[GIVEN RECORDS]
$ cat src/ecs_pkg.sv
// constants, types and helpers for the encoder command interpreter
package ecs_pkg;
  localparam logic [7:0] CMD_POS_READ = 8'h42;
  localparam logic [7:0] CMD_POS_SET = 8'h43;
  localparam logic [7:0] CMD_ANALOG = 8'h44;
  localparam logic [7:0] CMD_CNT_READ = 8'h46;
  localparam logic [7:0] CMD_CNT_INC = 8'h47;
  localparam logic [7:0] CMD_CNT_CLR = 8'h49;
  localparam logic [7:0] CMD_DATA_READ = 8'h4A;
  localparam logic [7:0] CMD_DATA_STORE = 8'h4B;
  localparam logic [7:0] CMD_FIELD_STAT = 8'h4C;
  localparam logic [7:0] CMD_FIELD_MAKE = 8'h4D;
  localparam logic [7:0] CMD_FREE_MEM = 8'h4E;
  localparam logic [7:0] CMD_ACC_CODE = 8'h4F;
  localparam logic [7:0] CMD_STATUS = 8'h50;
  localparam logic [7:0] CMD_TYPE = 8'h52;
  localparam logic [7:0] CMD_RESET = 8'h53;
  localparam logic [7:0] CMD_ADDR_SET = 8'h55;
  localparam logic [7:0] CMD_SERIAL = 8'h56;
  localparam logic [7:0] CMD_LINK_CFG = 8'h57;
  localparam logic [7:0] ST_OK = 8'h00;
  localparam logic [7:0] ST_WDOG = 8'h07;
  localparam logic [7:0] ST_PARITY = 8'h09;
  localparam logic [7:0] ST_CSUM = 8'h0A;
  localparam logic [7:0] ST_UNKNOWN = 8'h0B;
  localparam logic [7:0] ST_COUNT = 8'h0C;
  localparam logic [7:0] ST_ARG = 8'h0D;
  localparam logic [7:0] ST_WPROT = 8'h0E;
  localparam logic [7:0] ST_CODE = 8'h0F;
  localparam logic [7:0] ST_FIXED = 8'h10;
  localparam logic [7:0] ST_ADDR = 8'h11;
  localparam logic [7:0] ST_NOFIELD = 8'h12;
  localparam logic [7:0] CODE0_RESET = 8'h55;
  localparam logic [7:0] ACC_RESET = 8'h55;
  localparam logic [7:0] ADDR_RESET = 8'h40;
  localparam logic [7:0] MODE_RESET = 8'hE4;
  localparam logic [7:0] ANALOG_CHAN = 8'h48;
  localparam logic [7:0] CODE0_FIELD = 8'hFF;
  localparam int MAX_ARGS = 5;
  localparam logic [3:0] CNT_MAX = 4'hF;
  localparam int FLAG_WPROT = 0;
  localparam int FLAG_FIXED = 1;

  typedef enum logic {ECS_RX, ECS_EXEC} ecs_state_t;

  // data bytes between command byte and checksum byte
  function automatic logic [4:0] ecs_arg_count(input logic [7:0] cmd);
    logic [4:0] r;
    r = 5'h10;
    unique case (cmd)
      CMD_POS_READ, CMD_CNT_READ, CMD_CNT_INC, CMD_FREE_MEM,
      CMD_STATUS, CMD_TYPE, CMD_RESET, CMD_SERIAL: r = 5'h00;
      CMD_ANALOG, CMD_CNT_CLR, CMD_FIELD_STAT: r = 5'h01;
      CMD_ADDR_SET, CMD_LINK_CFG: r = 5'h02;
      CMD_DATA_READ, CMD_ACC_CODE: r = 5'h03;
      CMD_DATA_STORE, CMD_FIELD_MAKE: r = 5'h04;
      CMD_POS_SET: r = 5'h05;
      default: r = 5'h10;
    endcase
    return r;
  endfunction : ecs_arg_count

  function automatic logic ecs_needs_code0(input logic [7:0] cmd);
    return cmd == CMD_POS_SET || cmd == CMD_CNT_CLR ||
           cmd == CMD_FIELD_MAKE || cmd == CMD_ADDR_SET ||
           cmd == CMD_LINK_CFG;
  endfunction : ecs_needs_code0
endpackage : ecs_pkg

$ cat src/ecs_cmd_interp.sv
// command interpreter: frame intake, checks, status and answers
`timescale 1ns/100ps
module ecs_cmd_interp
  import ecs_pkg::*;
#(
  parameter int NFIELD = 8,
  parameter logic [15:0] MEM_WORDS = 16'h0380,
  // arbitrary identification values
  parameter logic [7:0] TYPE_LABEL = 8'h5A,
  parameter logic [15:0] SERIAL_VER = 16'h1234
)(
  input wire logic i_clock,
  input wire logic i_rstn,
  input wire logic i_byte_valid,
  input wire logic [7:0] i_byte,
  input wire logic i_byte_perr,
  input wire logic i_frame_end,
  input wire logic i_fault_valid,
  input wire logic [7:0] i_fault_code,
  input wire logic i_wdog_restart,
  output logic o_busy,
  output logic o_resp_valid,
  output logic [7:0] o_resp_cmd,
  output logic [7:0] o_resp_err,
  output logic [15:0] o_resp_data,
  output logic o_exec_valid,
  output logic [39:0] o_exec_args,
  output logic [7:0] o_status,
  output logic [7:0] o_code0,
  output logic [7:0] o_bus_addr,
  output logic [7:0] o_link_mode
);
  typedef struct packed {
    ecs_state_t st;
    logic [3:0] cnt;
    logic [7:0] cmd;
    logic [39:0] args;
    logic [7:0] xsum;
    logic perr;
    logic [7:0] code0;
    logic [7:0] status;
    logic wd_chk;
    logic resp_valid;
    logic [7:0] resp_cmd;
    logic [7:0] resp_err;
    logic [15:0] resp_data;
    logic exec_valid;
    logic [7:0] bus_addr;
    logic [7:0] link_mode;
  } ecs_regs_t;

  ecs_regs_t r;
  ecs_regs_t next_r;

  logic d_exists;
  logic d_wprot;
  logic d_fixed;
  logic d_inrange;
  logic [7:0] d_size;
  logic d_code_ok;
  logic d_fits;
  logic [15:0] d_free;
  logic dir_create;
  logic dir_newcode;
  logic [7:0] dir_field;
  logic [7:0] err;
  logic [15:0] data;
  logic exec;
  logic [4:0] ndata;

  function automatic logic [7:0] arg(input logic [39:0] a,
                                     input int k);
    return a[8*k +: 8];
  endfunction : arg

  // field number follows the access code byte on create
  assign dir_field = (r.cmd == CMD_FIELD_MAKE) ? arg(r.args, 1)
                                               : arg(r.args, 0);

  ecs_field_dir #(
    .NFIELD(NFIELD),
    .MEM_WORDS(MEM_WORDS)
  ) u_dir (
    .i_clock(i_clock),
    .i_rstn(i_rstn),
    .i_field(dir_field),
    .i_size(arg(r.args, 2)),
    .i_flags(arg(r.args, 3)),
    .i_code(arg(r.args, 1)),
    .i_new_code(arg(r.args, 2)),
    .i_create(dir_create),
    .i_newcode(dir_newcode),
    .o_exists(d_exists),
    .o_wprot(d_wprot),
    .o_fixed(d_fixed),
    .o_inrange(d_inrange),
    .o_size(d_size),
    .o_code_ok(d_code_ok),
    .o_fits(d_fits),
    .o_free(d_free)
  );

  // checks of a closed frame, in priority order
  always_comb
  begin
    err = ST_OK;
    data = 16'h0000;
    exec = 1'b0;
    dir_create = 1'b0;
    dir_newcode = 1'b0;
    ndata = 5'({1'b0, r.cnt} - 5'h02);
    if (r.st == ECS_EXEC)
    begin
      if (r.perr)
      begin
        err = ST_PARITY;
      end
      else if (r.cnt < 4'h2)
      begin
        err = ST_COUNT;
      end
      else if (r.xsum != 8'h00)
      begin
        err = ST_CSUM;
      end
      else if (ecs_arg_count(r.cmd) == 5'h10)
      begin
        err = ST_UNKNOWN;
      end
      else if (ndata != ecs_arg_count(r.cmd))
      begin
        err = ST_COUNT;
      end
      else if (ecs_needs_code0(r.cmd) && arg(r.args, 0) != r.code0)
      begin
        err = ST_CODE;
      end
      else
      begin
        unique case (r.cmd)
          CMD_ANALOG:
          begin
            if (arg(r.args, 0) != ANALOG_CHAN)
            begin
              err = ST_ARG;
            end
            else
            begin
              exec = 1'b1;
            end
          end
          CMD_DATA_READ, CMD_DATA_STORE:
          begin
            if (!d_exists)
            begin
              err = ST_NOFIELD;
            end
            else if (r.cmd == CMD_DATA_STORE && d_wprot)
            begin
              err = ST_WPROT;
            end
            else if (arg(r.args, 1) >= d_size)
            begin
              err = ST_ADDR;
            end
            else
            begin
              exec = 1'b1;
            end
          end
          CMD_FIELD_STAT:
          begin
            if (!d_exists)
            begin
              err = ST_NOFIELD;
            end
            else
            begin
              data = {6'h00, d_fixed, d_wprot, d_size};
            end
          end
          CMD_FIELD_MAKE:
          begin
            if (!d_inrange || arg(r.args, 2) == 8'h00)
            begin
              err = ST_ARG;
            end
            else if (d_exists && d_fixed)
            begin
              err = ST_FIXED;
            end
            else if (!d_fits)
            begin
              err = ST_ARG;
            end
            else
            begin
              dir_create = 1'b1;
            end
          end
          CMD_FREE_MEM:
          begin
            data = d_free;
          end
          CMD_ACC_CODE:
          begin
            if (arg(r.args, 0) == CODE0_FIELD)
            begin
              if (arg(r.args, 1) != r.code0)
              begin
                err = ST_CODE;
              end
            end
            else if (!d_exists)
            begin
              err = ST_NOFIELD;
            end
            else if (!d_code_ok)
            begin
              err = ST_CODE;
            end
            else
            begin
              dir_newcode = 1'b1;
            end
          end
          CMD_STATUS:
          begin
            data = {8'h00, r.status};
          end
          CMD_TYPE:
          begin
            data = {8'h00, TYPE_LABEL};
          end
          CMD_SERIAL:
          begin
            data = SERIAL_VER;
          end
          CMD_ADDR_SET, CMD_LINK_CFG:
          begin
            data = 16'h0000;
          end
          default:
          begin
            exec = 1'b1;
          end
        endcase
      end
    end
  end

  always_comb
  begin
    next_r = r;
    next_r.resp_valid = 1'b0;
    next_r.exec_valid = 1'b0;
    next_r.wd_chk = 1'b0;
    unique case (r.st)
      ECS_RX:
      begin
        if (i_byte_valid)
        begin
          next_r.xsum = r.xsum ^ i_byte;
          next_r.perr = r.perr | i_byte_perr;
          if (r.cnt == 4'h0)
          begin
            next_r.cmd = i_byte;
          end
          else if (r.cnt <= 4'(MAX_ARGS))
          begin
            next_r.args[8*(r.cnt-4'h1) +: 8] = i_byte;
          end
          if (r.cnt != CNT_MAX)
          begin
            next_r.cnt = r.cnt + 4'h1;
          end
        end
        if (i_frame_end)
        begin
          next_r.st = ECS_EXEC;
        end
      end
      ECS_EXEC:
      begin
        next_r.st = ECS_RX;
        next_r.cnt = 4'h0;
        next_r.xsum = 8'h00;
        next_r.perr = 1'b0;
        next_r.resp_valid = 1'b1;
        next_r.resp_cmd = r.cmd;
        next_r.resp_err = err;
        next_r.resp_data = data;
        next_r.exec_valid = exec;
        if (err == ST_OK)
        begin
          if (r.cmd == CMD_ADDR_SET)
          begin
            next_r.bus_addr = arg(r.args, 1);
          end
          if (r.cmd == CMD_LINK_CFG)
          begin
            next_r.link_mode = arg(r.args, 1);
          end
          if (r.cmd == CMD_ACC_CODE && arg(r.args, 0) == CODE0_FIELD)
          begin
            next_r.code0 = arg(r.args, 2);
          end
          if (r.cmd == CMD_STATUS)
          begin
            next_r.status = ST_OK;
          end
        end
        else
        begin
          next_r.status = err;
        end
      end
    endcase
    // sensed faults pass through unchanged; set wins over the clear
    if (i_fault_valid && i_fault_code != ST_OK)
    begin
      next_r.status = i_fault_code;
    end
    if (r.wd_chk && i_wdog_restart)
    begin
      next_r.status = ST_WDOG;
    end
  end

  always_ff @(posedge i_clock or negedge i_rstn)
  begin
    if (!i_rstn)
    begin
      r.st <= ECS_RX;
      r.cnt <= 4'h0;
      r.cmd <= 8'h00;
      r.args <= 40'h00_0000_0000;
      r.xsum <= 8'h00;
      r.perr <= 1'b0;
      r.code0 <= CODE0_RESET;
      r.status <= ST_OK;
      r.wd_chk <= 1'b1;
      r.resp_valid <= 1'b0;
      r.resp_cmd <= 8'h00;
      r.resp_err <= 8'h00;
      r.resp_data <= 16'h0000;
      r.exec_valid <= 1'b0;
      r.bus_addr <= ADDR_RESET;
      r.link_mode <= MODE_RESET;
    end
    else
    begin
      r <= next_r;
    end
  end

  assign o_busy = r.st == ECS_EXEC;
  assign o_resp_valid = r.resp_valid;
  assign o_resp_cmd = r.resp_cmd;
  assign o_resp_err = r.resp_err;
  assign o_resp_data = r.resp_data;
  assign o_exec_valid = r.exec_valid;
  assign o_exec_args = r.args;
  assign o_status = r.status;
  assign o_code0 = r.code0;
  assign o_bus_addr = r.bus_addr;
  assign o_link_mode = r.link_mode;
endmodule : ecs_cmd_interp

$ cat src/ecs_field_dir.sv
// data-field directory: existence, size, protection, access codes
`timescale 1ns/100ps
module ecs_field_dir
  import ecs_pkg::*;
#(
  parameter int NFIELD = 8,
  parameter logic [15:0] MEM_WORDS = 16'h0380
)(
  input wire logic i_clock,
  input wire logic i_rstn,
  input wire logic [7:0] i_field,
  input wire logic [7:0] i_size,
  input wire logic [7:0] i_flags,
  input wire logic [7:0] i_code,
  input wire logic [7:0] i_new_code,
  input wire logic i_create,
  input wire logic i_newcode,
  output logic o_exists,
  output logic o_wprot,
  output logic o_fixed,
  output logic o_inrange,
  output logic [7:0] o_size,
  output logic o_code_ok,
  output logic o_fits,
  output logic [15:0] o_free
);
  localparam int IW = $clog2(NFIELD);

  typedef struct packed {
    logic [NFIELD-1:0] exist;
    logic [NFIELD-1:0] wprot;
    logic [NFIELD-1:0] fixed;
    logic [NFIELD-1:0][7:0] size;
    logic [NFIELD-1:0][7:0] code;
    logic [15:0] free;
  } ecs_dir_t;

  ecs_dir_t r;
  ecs_dir_t next_r;
  logic [IW-1:0] idx;
  logic [15:0] avail;

  always_comb
  begin
    idx = i_field[IW-1:0];
    o_inrange = i_field < 8'(NFIELD);
    o_exists = o_inrange && r.exist[idx];
    o_wprot = r.wprot[idx];
    o_fixed = r.fixed[idx];
    o_size = r.size[idx];
    o_code_ok = r.code[idx] == i_code;
    o_free = r.free;
    // space held by the field today is given back on resize
    avail = r.free + (o_exists ? {8'h00, r.size[idx]} : 16'h0000);
    o_fits = avail >= {8'h00, i_size};
    next_r = r;
    if (i_create)
    begin
      next_r.exist[idx] = 1'b1;
      next_r.size[idx] = i_size;
      next_r.wprot[idx] = i_flags[FLAG_WPROT];
      next_r.fixed[idx] = i_flags[FLAG_FIXED];
      next_r.free = avail - {8'h00, i_size};
    end
    if (i_newcode)
    begin
      next_r.code[idx] = i_new_code;
    end
  end

  always_ff @(posedge i_clock or negedge i_rstn)
  begin
    if (!i_rstn)
    begin
      r.exist <= '0;
      r.wprot <= '0;
      r.fixed <= '0;
      r.size <= '0;
      r.code <= {NFIELD{ACC_RESET}};
      r.free <= MEM_WORDS;
    end
    else
    begin
      r <= next_r;
    end
  end
endmodule : ecs_field_dir

$ cat config.mk
export PLATFORM = sky130hd
export DESIGN_NAME = ecs_cmd_interp
export DESIGN_NICKNAME = d
export VERILOG_FILES = /design/src/ecs_pkg.sv /design/src/ecs_cmd_interp.sv /design/src/ecs_field_dir.sv
export SDC_FILE = /design/constraint.sdc
export NUM_CORES = 1
export LEC_CHECK = 0
export BUFFER_PORTS_ARGS = -buffer_cell sky130_fd_sc_hd__buf_4
export CAP_MARGIN = 30
export CORE_MARGIN = 2
export CORE_UTILIZATION = 51
export CTS_CLUSTER_SIZE = 8
export DETAILED_ROUTE_END_ITERATION = 6
export GPL_ROUTABILITY_DRIVEN = 0
export HOLD_SLACK_MARGIN = 0.05
export PLACE_DENSITY = 0.77
export SYNTH_ARGS = -nofsm -noshare
export SYNTH_HDL_FRONTEND = slang
export SYNTH_SLANG_ARGS = --single-unit
$ cat constraint.sdc
create_clock -name i_clock -period 21 [get_ports i_clock]
set_clock_uncertainty 0.1 [all_clocks]
set_input_delay 4.2 -clock i_clock [delete_from_list [all_inputs] [get_ports i_clock]]
set_output_delay 4.2 -clock i_clock [all_outputs]
set_load 0.01 [all_outputs]
; Yosys cells after proc, flatten, opt, wreduce, memory -nomap -nowiden
; Index checks and enable logic that the tools add are counted.
[word_totals]
regBits = 297
in_bits = 23
out_inout_bits = 107
word_cells = 228
[op_classes]
addsub = 6
order_cmp = 7
eq_ne = 29
shifts = 2
mux = 109
bitwise = 5
n_reduce_logical = 34
[ops]
columns = cell, n
row1 = 8-bit 2-to-1 mux, 21
row2 = "8-bit by 7-bit equality test with 1-bit output, second input constant", 18
row3 = 64-bit bitwise mux, 2
row4 = 16-bit 2-to-1 mux, 7
row5 = 40-bit 2-to-1 mux, 2
row6 = 5-bit 2-to-1 mux, 16
row7 = 16-bit one-hot mux with 5 select lines, 1
row8 = 61-bit 2-to-1 mux, 1
row9 = 50-bit 2-to-1 mux, 1
row10 = 8-bit binary-select mux with 3-bit select, 2
row11 = 40-bit bitwise mux, 1
row12 = 8-bit one-hot mux with 5 select lines, 1
row13 = "8-bit by 34-bit variable shift with 40-bit output, first input constant", 1
row14 = 8-bit by 34-bit indexed part select with 40-bit output, 1
row15 = 1-bit 2-to-1 mux, 37
row16 = 32-bit negator with 34-bit output, 1
row17 = 5-bit one-hot mux with 6 select lines, 1
row18 = 8-bit demux with 3-bit select, 1
row19 = 4-bit 2-to-1 mux, 5
row20 = 9-bit one-hot mux with 2 select lines, 1
row21 = 16-bit adder, 1
row22 = 8-bit bitwise mux, 2
row23 = 16-bit by 8-bit >= comparator with 1-bit output, 1
row24 = 8-bit logical NOT, 2
row25 = other kinds (41), 65

; Logic depth before layout (Yosys ltp)
[logic_depth]
depth_word = 25
depth_mapped = 31
mapped_depth_nobuf = 26

; Hierarchy
; From an unflattened synthesis, not the netlist that was laid out.
[hier_totals]
cells_unflattened = 1575
area_unflattened_um2 = 16523.3
[by_module_without_submodules]
columns = mod, instances, cells_per_inst, area_each_um2, seq_area_each_um2
row1 = ecs_field_dir, 1, 771, 8832.2, 4247.8
row2 = ecs_cmd_interp, 1, 804, 7691.1, 3165.5

; Least setup slack after synthesis
; OpenSTA, ideal clock, no wires.
[synth_path]
path_kind = reg-to-reg
start = register r[121] (netlist name)
end = register u_dir.r[163] (netlist name)
setup_time_ns = 0.127
arrival_ns = 7.048
required_ns = 20.773
path_slack_ns = 13.724
path_stages_with_launch = 29
path_buffers = 7
synth_period_minus_slack_ns = 7.276
path_cell_list = dfrtp_1 > or3b_1 > buf_6 > or4_4 > buf_6 > clkbuf_1 > clkbuf_1 > a31oi_1 > nand2b_1 > nor2_1 > or4_1 > nor2_1 > ha_1 > o211ai_1 > o21ai_0 > a21o_1 > a21oi_1 > xnor2_1 > ha_1 > or4_1 > o22ai_1 > o31a_1 > nor4bb_1 > or3_1 > clkbuf_1 > clkbuf_1 > nor2_1 > buf_2 > or2_2
[synth_via]
elab_chain_cells = 19
elab_cells_between_ends = 72
classes_between = add/sub (1) / order compare (4) / eq/ne (20) / mux (31) / bitwise (1) / reduce/logical (15)
[synth_lines]
columns = item, line_no
row1 = start: declaration, ecs_cmd_interp.sv:52  ; ecs_regs_t r;
row2 = start signal: assignment, ecs_cmd_interp.sv:353  ; r <= next_r;
row3 = branches (longest 19 deep; another with 16-bit adder), -
row4 = end signal: assignment, ecs_field_dir.sv:84  ; r <= next_r;
row5 = end: declaration, ecs_field_dir.sv:38  ; ecs_dir_t r;
; Parallel ways; which one is timed is not known. The select of a mux whose other input is x is not followed.
; A chain may end at the register's enable or synchronous reset.

; Final worst setup path
[layout_path]
start = register r[117] (netlist name)
end = register u_dir.r[88] (netlist name)
; Same word-level chain as after synthesis.

==> metrics <==
DP HPWL=32000 microns; final worst path period need=about 8.5 ns; Post-synth EDFFs=0; CTS max path bufs=3; Syn Std Cell Area=17100 sq um; status=complete, no violations; H-Tree Depth=2; crit end category=register; CTS root buffer=clkbuf_16; Top Usage Layer GRT=met2; via count=13.0k; Pwr per Cell Area=82.0 nW/um^2; via/cell ratio=6.18; DRT antenna net count=0; crit path max fanout=35; DRT Pass-1 Iters=6; Synth async-reset ratio=100%; fin nets=1693; Vert. Die Dim=187 microns; Main synth FF type=dfrtp_1; Hold/Removal Path Class=reg -> reg; clock slew at reported path FFs=0.05 ns; DRC viols=0; # hold bufs at CTS=0; IO buf count=126; synth unique cells=81; Lkg Pwr=0.00867 uW; Max Cap Viol=0; fmax=118 MHz; fin crit share=40.5%; core box area=33300 sq um; first-pass GRT wire length=73700 microns; GR Util met3=5.33%; Routed WL=47000 microns; met1 Use GR=between 30% and 40%; total CTS buffers=42; Hold Violations, Final=0; CTS tree=yes; # IOs=130; pin count of the biggest net entering global routing=approximately 110; Area growth syn-to-layout=10.5%; Ant. Diodes=0; DR WL/cell=22.3 microns; Synth area leaders=dfrtp_1, mux2_2, dfstp_2; Rows=67; Ys Warns=0; DR iter-0 viols=between 1k and 1.5k; Fillers=2771; Total GRT Usage=26.5%; Starting Density=between 50% and 60%; total die area=35100 sq um; crit path DAT=8.81 ns; Worst Path Class, Setup=reg -> reg; Post-Place Cells=2031; met2 Usage GRT=41.5%; Clock Sink Count=around 290; mean post-synth cell area=10.5 sq um; Die Wd=187 microns; Cells after Synth=1627; Pins Over Slew Limit=0; final non-filler cell total=2106; RSZ-0062 raised after global routing=no; register area share after synthesis=between 40% and 50%; via count of the first global-routing pass=13.0k; Fin Setup TNS=0 ns; Resized cells post-CTS=0; aggregate global routing overflow=0; Worst setup SP type=register; top-area cell type share of the netlist area=between 30% and 40%; initial antenna violation count=0; post-CTS setup buffer count=0; FF+latch count, synth=between 200 and 300; Req. time, crit path=21.30 ns; fraction of layout cells with a size suffix above 1=25.2%; Worst-Skew Late Latency=0.53 ns; Slew headroom=29.7%; Worst Tran Pin Value=1.05 ns; Max VDD drop=0.0816 mV; Synth area leader=dfrtp_1; final setup fails=0
## Yosys cell counts, types with 6 or more instances
| cell type | instances |
|---|---|
| dfrtp_1 | 249 |
| nand2_1 | 117 |
| mux2_2 | 111 |
| nor2_1 | 108 |
| buf_4 | 104 |
| mux2_1 | 80 |
| clkbuf_1 | 72 |
| o21ai_0 | 69 |
| inv_1 | 49 |
| dfstp_2 | 45 |
| ha_1 | 41 |
| xnor2_1 | 41 |
| a21oi_1 | 37 |
| nand3_1 | 32 |
| nor3_1 | 31 |
| mux4_2 | 30 |
| o22ai_1 | 30 |
| mux2i_1 | 29 |
| nand2b_1 | 29 |
| xor2_1 | 23 |
| o31ai_1 | 22 |
| nor2b_1 | 20 |
| or3_1 | 15 |
| nor4_1 | 14 |
| a22o_1 | 13 |
| buf_2 | 13 |
| nand4_1 | 13 |
| buf_1 | 12 |
| or2_2 | 11 |
| a31oi_1 | 10 |
| or4_1 | 9 |
| a211oi_1 | 8 |
| mux2_4 | 8 |
| a21o_1 | 7 |
| a22oi_1 | 7 |
| and3_1 | 7 |
| o211ai_1 | 7 |
| nand3b_1 | 6 |
| o21a_1 | 6 |
## cells in the final DEF, fill, tap and decap left out, types with 8 or more instances in the layout
master       n
or2_2       11
nand2_1    117
o21ai_0     69
or4_1        9
dfstp_2     45
mux2_4       8
clkbuf_1    30
mux2i_1     29
o22ai_1     30
a21oi_1     37
o31ai_1     22
nor2b_1     20
a211oi_1     8
dfrtp_1    249
nor4_1      14
a22o_1      13
xor2_1      23
mux4_2      30
buf_4      154
or3_1       15
mux2_2     111
mux2_1      80
nand4_1     13
nor2_1     108
xnor2_1     41
ha_1        41
clkbuf_16   43
nand3_1     32
inv_1       49
nand2b_1    29
a31oi_1     10
nor3_1      31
[/GIVEN RECORDS]
The lines from the start of the entries above through the line containing "localparam logic [7:0] ST_CSUM = 8'h0A;" are the ones to return, please; copy them exactly and include both ends.

$ cat src/ecs_pkg.sv
// constants, types and helpers for the encoder command interpreter
package ecs_pkg;
  localparam logic [7:0] CMD_POS_READ = 8'h42;
  localparam logic [7:0] CMD_POS_SET = 8'h43;
  localparam logic [7:0] CMD_ANALOG = 8'h44;
  localparam logic [7:0] CMD_CNT_READ = 8'h46;
  localparam logic [7:0] CMD_CNT_INC = 8'h47;
  localparam logic [7:0] CMD_CNT_CLR = 8'h49;
  localparam logic [7:0] CMD_DATA_READ = 8'h4A;
  localparam logic [7:0] CMD_DATA_STORE = 8'h4B;
  localparam logic [7:0] CMD_FIELD_STAT = 8'h4C;
  localparam logic [7:0] CMD_FIELD_MAKE = 8'h4D;
  localparam logic [7:0] CMD_FREE_MEM = 8'h4E;
  localparam logic [7:0] CMD_ACC_CODE = 8'h4F;
  localparam logic [7:0] CMD_STATUS = 8'h50;
  localparam logic [7:0] CMD_TYPE = 8'h52;
  localparam logic [7:0] CMD_RESET = 8'h53;
  localparam logic [7:0] CMD_ADDR_SET = 8'h55;
  localparam logic [7:0] CMD_SERIAL = 8'h56;
  localparam logic [7:0] CMD_LINK_CFG = 8'h57;
  localparam logic [7:0] ST_OK = 8'h00;
  localparam logic [7:0] ST_WDOG = 8'h07;
  localparam logic [7:0] ST_PARITY = 8'h09;
  localparam logic [7:0] ST_CSUM = 8'h0A;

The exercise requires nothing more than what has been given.